Party hunting pheasants in Iowa?

Any quail hen shot doesn’t nest at all. Yet quail have not been eliminated.

Considering ALL of the other winged game, waterfowl and upland, hens are fair game. With a lot of duck species it’s very easy to differentiate hens from drakes; hens are still fair game.

The “fact” that pheasant hens nest only once appears to be incorrect according to Pheasants Forever:


“Although subsequent nesting attempts attributed to nest predation or abandonment produce fewer eggs, pheasants are very capable of hatching chicks into the waning months of summer. Additionally, chicks hatched late in the season have a lower chance at survival, so more successful early nesting attempts means more birds recruited into the fall population.”

Which sounds a lot like quail.


Animal Diversity Web (ADW) is an online database of animal natural history, distribution, classification, and conservation biology at the University of Michigan

“Bobwhites mate in their first year of life and rear one brood a year. Nests destroyed before hatching will be rebuilt while broods lost after hatching are usually not replaced.”

Again, I doubt adding an optional hen to a bag limit would make much difference in overall population. For example 3 cocks or 2 cocks and 1 hen.

The lack of habitat exacerbated by the run of poor weather during the nesting/rearing period is the true problem. IMO.

"Any quail hen shot doesn't nest at all. Yet quail have not been eliminated"

I understand your point here. One thing I'd be curious on (no way to get data on) is how many MORE quail there would be if hens couldn't be shot? I'm not sure, given that they are monogamous vs. polygamous (pheasants).

It is my personal opinion that pheasants would not be eliminated but that we would see the populations fall by 70-80% if you could shoot hens. Based on that alone, there would be more roosters to shoot each year than there would be pheasants TOTAL if hunting hens was allowed.

IF my opinion is true (very well could be wrong), then I would much rather never shoot a hen, and have a substantially higher population to hunt than have a smaller population that I could shoot either sex. If that makes sense?

I agree though that it definitely comes down to habitat. Weather is always variable, but that is cyclical. Bird numbers will ebb and flow over the short term with weather. Regardless of the weather, there will always be birds around to repopulate if there is adequate habitat. There is a reason long-term pheasant population trends follow so closely with CRP enrollment.
 
"Any quail hen shot doesn't nest at all. Yet quail have not been eliminated"

I understand your point here. One thing I'd be curious on (no way to get data on) is how many MORE quail there would be if hens couldn't be shot? I'm not sure, given that they are monogamous vs. polygamous (pheasants).

It is my personal opinion that pheasants would not be eliminated but that we would see the populations fall by 70-80% if you could shoot hens. Based on that alone, there would be more roosters to shoot each year than there would be pheasants TOTAL if hunting hens was allowed.

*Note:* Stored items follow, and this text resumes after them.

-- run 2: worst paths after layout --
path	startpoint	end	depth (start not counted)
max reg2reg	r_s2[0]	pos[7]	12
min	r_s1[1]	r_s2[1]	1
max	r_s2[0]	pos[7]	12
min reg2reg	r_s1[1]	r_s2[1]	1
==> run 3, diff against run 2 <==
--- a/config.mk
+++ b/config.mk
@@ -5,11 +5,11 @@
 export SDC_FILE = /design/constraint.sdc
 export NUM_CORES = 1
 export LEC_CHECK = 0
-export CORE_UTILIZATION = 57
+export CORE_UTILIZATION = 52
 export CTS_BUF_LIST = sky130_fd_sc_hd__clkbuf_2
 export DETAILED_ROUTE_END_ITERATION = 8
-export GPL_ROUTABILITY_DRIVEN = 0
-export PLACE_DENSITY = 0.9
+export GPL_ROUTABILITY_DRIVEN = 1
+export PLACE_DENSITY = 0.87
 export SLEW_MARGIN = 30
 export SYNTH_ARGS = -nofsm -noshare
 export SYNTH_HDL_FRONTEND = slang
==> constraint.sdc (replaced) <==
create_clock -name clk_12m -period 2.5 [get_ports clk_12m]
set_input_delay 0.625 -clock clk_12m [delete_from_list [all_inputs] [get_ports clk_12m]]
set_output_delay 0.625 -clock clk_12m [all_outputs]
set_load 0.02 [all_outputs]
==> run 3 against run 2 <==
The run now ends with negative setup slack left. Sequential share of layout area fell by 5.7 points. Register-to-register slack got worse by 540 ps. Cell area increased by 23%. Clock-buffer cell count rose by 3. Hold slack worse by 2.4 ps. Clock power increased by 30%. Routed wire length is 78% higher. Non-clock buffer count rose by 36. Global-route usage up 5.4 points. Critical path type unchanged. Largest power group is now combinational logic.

IF my opinion is true (very well could be wrong), then I would much rather never shoot a hen, and have a substantially higher population to hunt than have a smaller population that I could shoot either sex. If that makes sense?

I agree though that it definitely comes down to habitat. Weather is always variable, but that is cyclical. Bird numbers will ebb and flow over the short term with weather. Regardless of the weather, there will always be birds around to repopulate if there is adequate habitat. There is a reason long-term pheasant population trends follow so closely with CRP enrollment.

First, just so no one gets their shorts in a knot, I am NOT promoting the legalization of shooting of a hen pheasant as part of the daily bag limit. I AM saying that I doubt it would make any difference in the overall pheasant population if they made a hen an option in the total bag limit, IE: 2 cocks, 1 hen = an SD limit.

To review a few key points:

1. Hens (females) are legal game in every other species of upland game bird (quail, chuckar, grouse, etc.) and wildfowl (ducks, geese, etc.) So please tell me what makes hen pheasant completely different than all of the other hens taken legally by hunters.

2. The "fact" that pheasants nest only once is not a fact at all; it's simply incorrect. Pheasant hens do in fact re-nest, some multiple times, if chicks do not result from the first nesting.

3. Quail hens do re-nest just like pheasant hens. Additionally, occasionally/rarely a quail hen will bring off two broods in a nesting season.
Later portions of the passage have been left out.